Mr Mubangizi, attached to the Chieftaincy of Rehabilitation Centre in Mubende District, Central Uganda said that he was tortured on December 11, 2006 by Capt. Asaba, a Regimental Police (RP) Commander based in Mubende Barracks.

This comes barely three weeks after the Human Rights Watch accused the Ugandan Army of torturing suspects during interrogation.

To add to his misery, Mr Mubangizi – a married father of three has been ordered by the army to go back to Mubende and serve under the same man who tortured him.

“I am now a lame man, I can’t work to help my wife or my children. They are telling me to go back and serve under the same man who almost killed me. Now that he knows that I reported him, he will kill me if I go back,” a tearful Mubangizi said.

An internal investigation by the army, which was sparked off by a Uganda Human Rights Commission inquiry, confirmed that the Mubangizi, RA141781, was indeed tortured.

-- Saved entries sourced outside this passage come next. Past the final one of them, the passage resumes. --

$ cat config.mk
export PLATFORM = sky130hd
export DESIGN_NAME = railway_track_detector
export DESIGN_NICKNAME = d
export VERILOG_FILES = /design/src/rtl/railway_pkg.sv /design/src/rtl/sensor_debounce.sv /design/src/rtl/railway_track_detector.sv
export SDC_FILE = /design/constraint.sdc
export NUM_CORES = 1
export LEC_CHECK = 0
export ABC_AREA = 0
export CORE_MARGIN = 2
export CORE_UTILIZATION = 35
export CTS_BUF_LIST = sky130_fd_sc_hd__clkbuf_8
export DETAILED_ROUTE_END_ITERATION = 10
export GPL_ROUTABILITY_DRIVEN = 0
export PLACE_DENSITY = 0.6
export SYNTH_ARGS = -nofsm -noshare
export SYNTH_HDL_FRONTEND = slang
export SYNTH_SLANG_ARGS = --single-unit
$ cat constraint.sdc
create_clock -name clk -period 2.7 [get_ports clk]
set_input_delay 0.675 -clock clk [delete_from_list [all_inputs] [get_ports clk]]
set_output_delay 0.675 -clock clk [all_outputs]
set_load 0.01 [all_outputs]
$ cat src/rtl/railway_pkg.sv
// Shared definitions for the level-crossing slice: detector state encodings,
// crossing light codes and gate codes.
package railway_pkg;

    typedef enum logic [1:0] {
        IDLE     = 2'd0,
        OCCUPIED = 2'd1,
        CLEARING = 2'd2,
        FAULT    = 2'd3
    } det_state_t;

    localparam logic [2:0] RED    = 3'b100;
    localparam logic [2:0] YELLOW = 3'b010;
    localparam logic [2:0] GREEN  = 3'b001;

    localparam logic [1:0] OPEN   = 2'd0;
    localparam logic [1:0] CLOSED = 2'd3;

endpackage

$ cat src/rtl/sensor_debounce.sv
// Conditions one raw axle sensor: two-flop synchronizer, debounce filter and a
// registered one-cycle pulse on each filtered 0->1 transition.
module sensor_debounce #(
    parameter int DEBOUNCE_CYCLES = 4
) (
    input  logic clk,
    input  logic reset,
    input  logic sensor,
    output logic rise
);

    localparam int CW = (DEBOUNCE_CYCLES > 1) ? $clog2(DEBOUNCE_CYCLES) : 1;

    logic          sync_q1;
    logic          sync_q2;
    logic [1:0]    fill;
    logic [CW-1:0] cnt;
    logic          level;
    logic          level_d;
    logic          armed;

    // A wheel already on the sensor at reset release must not count: pulses are
    // only emitted once the synchronized sensor has been seen low.
    always_ff @(posedge clk or negedge reset) begin
        if (!reset) begin
            sync_q1 <= 1'b0;
            sync_q2 <= 1'b0;
            fill    <= '0;
            cnt     <= '0;
            level   <= 1'b0;
            level_d <= 1'b0;
            armed   <= 1'b0;
            rise    <= 1'b0;
        end else begin
            // NOTE: non-blocking assignments make sync_q2 take the old sync_q1,
            // giving two real flop stages instead of one collapsed wire.
            sync_q1 <= sensor;
            sync_q2 <= sync_q1;
            fill    <= {fill[0], 1'b1};
            if (fill[1] && !sync_q2)
                armed <= 1'b1;

            if (sync_q2 == level) begin
                cnt <= '0;
            end else if (cnt == CW'(DEBOUNCE_CYCLES - 1)) begin
                level <= sync_q2;
                cnt   <= '0;
            end else begin
                cnt <= cnt + 1'b1;
            end

            level_d <= level;
            rise    <= armed && level && !level_d;
        end
    end

endmodule

$ cat src/rtl/railway_track_detector.sv
// Axle-counting occupancy detector: counts axles between entry and exit sensors
// and drives the crossing controller's rail_detect level with a fail-safe fault.
module railway_track_detector
    import railway_pkg::*;
#(
    parameter int DEBOUNCE_CYCLES = 4,
    parameter int CNT_W           = 8,
    parameter int HOLD_CYCLES     = 16,
    parameter int TIMEOUT_CYCLES  = 1024
) (
    input  logic             clk,
    input  logic             reset,
    input  logic             entry_sensor,
    input  logic             exit_sensor,
    output logic             rail_detect,
    output logic             occupied,
    output logic [CNT_W-1:0] axle_count,
    output logic             fault,
    output det_state_t       state
);

    localparam int HW = $clog2(HOLD_CYCLES + 1);
    localparam int TW = $clog2(TIMEOUT_CYCLES + 1);
    localparam logic [CNT_W-1:0] CNT_MAX = '1;

    logic          entry_ev;
    logic          exit_ev;
    logic [HW-1:0] hold_cnt;
    logic [TW-1:0] tmo_cnt;

    sensor_debounce #(.DEBOUNCE_CYCLES(DEBOUNCE_CYCLES)) u_entry (
        .clk    (clk),
        .reset  (reset),
        .sensor (entry_sensor),
        .rise   (entry_ev)
    );

    sensor_debounce #(.DEBOUNCE_CYCLES(DEBOUNCE_CYCLES)) u_exit (
        .clk    (clk),
        .reset  (reset),
        .sensor (exit_sensor),
        .rise   (exit_ev)
    );

    always_ff @(posedge clk or negedge reset) begin
        if (!reset) begin
            state       <= IDLE;
            axle_count  <= '0;
            hold_cnt    <= '0;
            tmo_cnt     <= '0;
            rail_detect <= 1'b0;
            occupied    <= 1'b0;
            fault       <= 1'b0;
        end else begin
            case (state)
                IDLE: begin
                    if (exit_ev) begin
                        state       <= FAULT;
                        rail_detect <= 1'b1;
                        fault       <= 1'b1;
                    end else if (entry_ev) begin
                        state       <= OCCUPIED;
                        axle_count  <= CNT_W'(1);
                        tmo_cnt     <= '0;
                        rail_detect <= 1'b1;
                        occupied    <= 1'b1;
                    end
                end

                OCCUPIED: begin
                    if (entry_ev && !exit_ev) begin
                        axle_count <= axle_count + 1'b1;
                        tmo_cnt    <= '0;
                        // Reaching the all-ones count means the counter can no longer be trusted.
                        if (axle_count == CNT_MAX - 1'b1) begin
                            state <= FAULT;
                            fault <= 1'b1;
                        end
                    end else if (exit_ev && !entry_ev) begin
                        axle_count <= axle_count - 1'b1;
                        tmo_cnt    <= '0;
                        if (axle_count == CNT_W'(1)) begin
                            state    <= CLEARING;
                            hold_cnt <= HW'(HOLD_CYCLES);
                            occupied <= 1'b0;
                        end
                    end else if (entry_ev) begin
                        tmo_cnt <= '0;
                    end else if (tmo_cnt == TW'(TIMEOUT_CYCLES - 1)) begin
                        state <= FAULT;
                        fault <= 1'b1;
                    end else begin
                        tmo_cnt <= tmo_cnt + 1'b1;
                    end
                end

                CLEARING: begin
                    if (exit_ev) begin
                        state <= FAULT;
                        fault <= 1'b1;
                    end else if (entry_ev) begin
                        state      <= OCCUPIED;
                        axle_count <= CNT_W'(1);
                        occupied   <= 1'b1;
                        hold_cnt   <= '0;
                        tmo_cnt    <= '0;
                    end else if (hold_cnt <= HW'(1)) begin
                        state       <= IDLE;
                        hold_cnt    <= '0;
                        rail_detect <= 1'b0;
                    end else begin
                        hold_cnt <= hold_cnt - 1'b1;
                    end
                end

                FAULT: begin
                end
            endcase
        end
    end

endmodule
==> metrics <==
status=finished clean; DRC Markers=0; Critical Path Max Stage Delay=0.48 ns; die height=90.7 um; Fmax achieved=431 MHz; Clock Path Buffers=2; FFs w/ async S/R, synth=1.00; Inst Count DP=370; Final period util=0.859; final non-filler cell area=3020 um2; CP Capture Type=register; htree depth=2; wire per inst=13.4 um; synth unique cells=57; Setup crit end=tmo_cnt[5]; initial antenna violation count=0; CP Class=register to register; cell area after synthesis=2630 um2; final max-slew violation count=0; routed vias/inst=5.11; ANT nets after route=0; Levels on crit path=7; post-route minimum period=about 2.3 ns; hpwl dp=3600 um; I/O Buffers=16; Mapped Cells=254; CTS tree=built; sequential share of the synthesized area=0.447; setup TNS=0 ns; Placeable Area=a little over 7000 um2; initial drt markers=100; CP Launch Type=register; kind of cell adding the most delay to the critical path=simple AND/OR/NAND/NOR gates; gr usage total=0.133; Worst slew margin=0.599; Post-synth EDFFs=0; CP startpoint=state[0]; final global-route overflow total=0; LEAKAGE=between 1 and 1.5 nW; CTS buffer count=5; Crit Path Max Fanout=10; HP Class=register to register; largest net degree at the start of global routing=48; # fillers=738; crit-path cells=inv_1 -> ha_1 -> or2_4 -> or4_1 -> or2_1 -> buf_4 -> o41ai_4; power density cells=1100 nW/um2; drt first pass iters=4; WP buf/inv=2; final non-filler cell total=378; # rows=31; Max Cap Violations=0; global-route wire length before repair=~9000 um; Least-Margin Pin Slew=0.601 ns; crit path DAT=between 2 and 3 ns; CP Data Required Time=2.90 ns; Post-layout nets=299; Top FF cell, synth=dfrtp_1; worst-case hold slack=around 0.36 ns; Final Hold Vio Count=0; DIE AREA=8220 um2; worst skew pair latency=0.31 ns; Syn. warnings=0; clk_skew=0.0154 ns; Overall Power=3.31 mW; clk sink count=47; Clk pin slew, worst setup/hold paths=0.10 ns; register-to-register setup slack=roughly 0.38 ns; # diodes=0; Crit-path slowest cell=dfrtp_1; Syn Nets=275; vias in the first global route=1850; RSZ-0062 raised after global routing=false; final setup fails=0; share of cells above drive strength 1=0.147; # resized after CTS=0; root buf cell=clkbuf_8; die width=between 90 and 100 um; VDD IR max=305 uV; initial core utilization=0.362; worst r2r src=state[0]; reg2reg end=tmo_cnt[5]; Layout area overhead=14.9%; Post-CTS Hold Buffers=0; Cell Area, Placed=2930 um2; vias post-DR=1931; WL final=5050 um; syn avg cell area=between 10 and 15 um2; FF+latch count, synth=47; FF-to-FF path depth=7; Post-CTS Setup Bufs=0; IO Pins=17
==> registers in the layout, indices dropped and copies added, names as in the netlist, 2 cells and up <==
signal / flops
axle_count: 8
hold_cnt: 5
state: 2
tmo_cnt: 11
u_entry.cnt: 2
u_exit.cnt: 2
==> synthesized netlist by cell type (all sizes together) (2+ instances only) <==
cell type	n	area share
or4	2	0.0057
nand4	5	0.014
a211o	2	0.0067
nor2	18	0.026
dfrtp	47	0.45
o221ai	2	0.0067
nand3	8	0.015
nor2b	5	0.012
buf	5	0.013
a21oi	11	0.025
nor3	8	0.019
nor3b	2	0.0057
clkbuf	3	0.0043
xnor2	6	0.020
or3	4	0.0095
a31o	2	0.0067
o21ai	16	0.030
o31ai	10	0.042
and2	2	0.0048
a22oi	2	0.0057
o41ai	2	0.017
ha	17	0.081
inv	17	0.024
a211oi	2	0.0095
xor2	2	0.0067
a21o	4	0.011
or2	3	0.0081
mux2i	2	0.0076
and4	2	0.0067
a31oi	5	0.012
mux2	5	0.021
nand2	17	0.024
nand2b	4	0.0095
==> per-stage QoR <==
| step | utilization | setup slack [ns] |
|---|---|---|
| 5_1_grt | 0.416 | 0.195 |
| 2_1_floorplan | - | 0.593 |
| 4_1_cts | 0.416 | 0.380 |
| 3_3_place_gp | 0.404 | 0.485 |
| 3_5_place_dp | 0.404 | 0.429 |
| 6_report | 0.416 | 0.379 |
==> layout make-up <==
type | instances | area, um2 | area share
clock buffers | 5 | 68.8 | 0.0228
clock inverters | 3 | 20.0 | 0.00663
inverters | 17 | 63.8 | 0.0211
multi-input cells | 182 | 1340 | 0.445
flip-flops and latches | 47 | 1180 | 0.390
well taps | 99 | 124 | 0.0410
repair buffers | 25 | 223 | 0.0738
==> kinds of logic (layout without fill, tap and decap cells) <==
group,after synthesis,after routing,share of synthesized area
multiplexers,7,7,0.0290
flip-flops,47,47,0.447
other,1,1,0.00143
XOR/XNOR,8,8,0.0267
AND/OR/NAND/NOR,83,83,0.174
adder cells (fa/ha/maj),17,17,0.0809
buffers and inverters,25,50,0.0414
AO/OA/AOI/OAI,66,66,0.199
==> worst min path at each step <==
stage / start / to / slack (ns) / depth (start not counted)
floorplan: u_exit.fill[0] / u_entry.fill[1] / 0.33 / 0
global placement: u_exit.fill[0] / u_entry.fill[1] / 0.33 / 0
detailed placement: u_exit.fill[0] / u_entry.fill[1] / 0.34 / 0
CTS: u_exit.fill[0] / u_entry.fill[1] / 0.36 / 0
global route: u_exit.fill[0] / u_entry.fill[1] / 0.36 / 0
finish: u_exit.sync_q1 / u_exit.sync_q2 / 0.36 / 0
==> report_power, final <==
group	switching (mW)	total (mW)	internal, mW
Combinational	0.967	1.76	0.788
Clock	0.248	0.430	0.183
Sequential	0.232	1.13	0.897
Total	1.45	3.31	1.87
==> cell usage in the layout, fill, tap and decap left out, types with 3 or more instances in the layout <==
cell type,netlist,routed
a21o_1,4,4
a21oi_1,10,10
a31oi_1,5,5
buf_4,1,9
clkbuf_8,0,5
clkdlybuf4s50_1,0,15
dfrtp_1,47,47
ha_1,17,17
inv_1,17,18
mux2_2,3,3
nand2_1,17,17
nand2b_1,4,4
nand3_1,8,8
nand4_1,4,4
nor2_1,18,18
nor2b_1,5,5
nor3_1,6,6
o21ai_0,13,13
o21ai_1,3,3
o31ai_1,3,3
o31ai_2,7,7
or3_1,4,4
xnor2_1,6,6
==> routing by layer <==
layer	share of wire	global-route usage	wire length [um]
met5	0	0	0
met4	0.010	0.0308	53
met3	0.023	0.0334	115
met1	0.52	0.192	2620
met2	0.45	0.200	2260
Power figures use the tool's default switching activity.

After learning about the incident, the UPDF Medical Board recommended in a December 5, 2008 sitting at the then army headquarters in Bombo that the victim be compensated to the tune of 25 per cent of his annual salary. A private in the UPDF earns Shs200,000 monthly. Mubangizi said he is yet to receive the money.

How he was tortured
The torture he was subjected to, according to Mr Mubangizi, happened on the very day he returned from a one-month leave. At the Mubende barracks quarter guard, he met the RP commander who asked him for ‘a manual target’. When he said that he did not understand the instruction, Capt. Asaba allegedly started beating him.

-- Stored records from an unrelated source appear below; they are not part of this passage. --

$ cat config.mk
export PLATFORM = sky130hd
export DESIGN_NAME = img_ram_arbiter
export DESIGN_NICKNAME = d
export VERILOG_FILES = /design/src/rtl/img_ram_arbiter.sv
export SDC_FILE = /design/constraint.sdc
export NUM_CORES = 1
export LEC_CHECK = 0
export ABC_CLOCK_PERIOD_IN_PS = 2400
export BUFFER_PORTS_ARGS = -buffer_cell sky130_fd_sc_hd__buf_2
export CAP_MARGIN = 20
export CELL_PAD_IN_SITES_DETAIL_PLACEMENT = 1
export CELL_PAD_IN_SITES_GLOBAL_PLACEMENT = 1
export CORE_MARGIN = 1
export CORE_UTILIZATION = 21
export CTS_CLUSTER_SIZE = 25
export DETAILED_ROUTE_END_ITERATION = 10
export PLACE_DENSITY_LB_ADDON = 0.12
export SLEW_MARGIN = 20
export SYNTH_ARGS = -nofsm -noshare
export SYNTH_HDL_FRONTEND = slang
export SYNTH_SLANG_ARGS = --single-unit
$ cat constraint.sdc
create_clock -name clk -period 2.4 [get_ports clk]
set_input_delay 0.36 -clock clk [delete_from_list [all_inputs] [get_ports clk]]
set_output_delay 0.36 -clock clk [all_outputs]
set_load 0.05 [all_outputs]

Mr Mubangizi says he did not know the meaning of a ‘manual target’ because the term – a reference to an Identification Card – was introduced in the barracks while he was on leave. But Capt. Asaba would have none of his plea.
A scar from Torture.

Mr Mubangizi says the next day; he was arrested and locked up in the barracks’ prison – where he spent nearly two months. He was only released on January 28, 2009 after the officers in charge of the prison saw that his body had started rotting.
With his body still wasting away, Mr Mubangizi says he met a Good Samaritan who carried him and dumped him at the regional offices of Uganda Human Rights Commission at Kibuye, a Kampala suburb where Ms Ida Nakiganda, the officer in charge rushed him to Kadic Hospital in Bukoto for treatment.

Dr Henry Kasozi, the Medical Director of Kadic Hospital, who examined Mr Mubangizi’s four month-old ulna fracture, says in an April 14, 2008 report that the fracture damaged his patient’s elbow, which now limits the free movement of his hand.

Army Responds
The UPDF Joint Chief of Staff, Brig. Robert Rusoke who could not explain why the army had not compensated the victim to-date, told Saturday Monitor on Tuesday that he will raise Mr Mubangizi’s case with the relevant authorities within UPDF.

Army spokesman, Maj. Felix Kulayigye admitted that there are cases of torture amongst UPDF soldiers but added that the army has clearly set out punitive measures for soldiers who are found guilty of torturing others.
“We are going to investigate whoever did it and he should be punished. How can we allow torture when we even abolished corporal punishment within UPDF?”
Maj. Kulayigye added that Mr Mubangizi should be compensated as per the recommendations of the UPDF medical board. “If the medical board recommended that he be compensated, that is not debatable,” he said.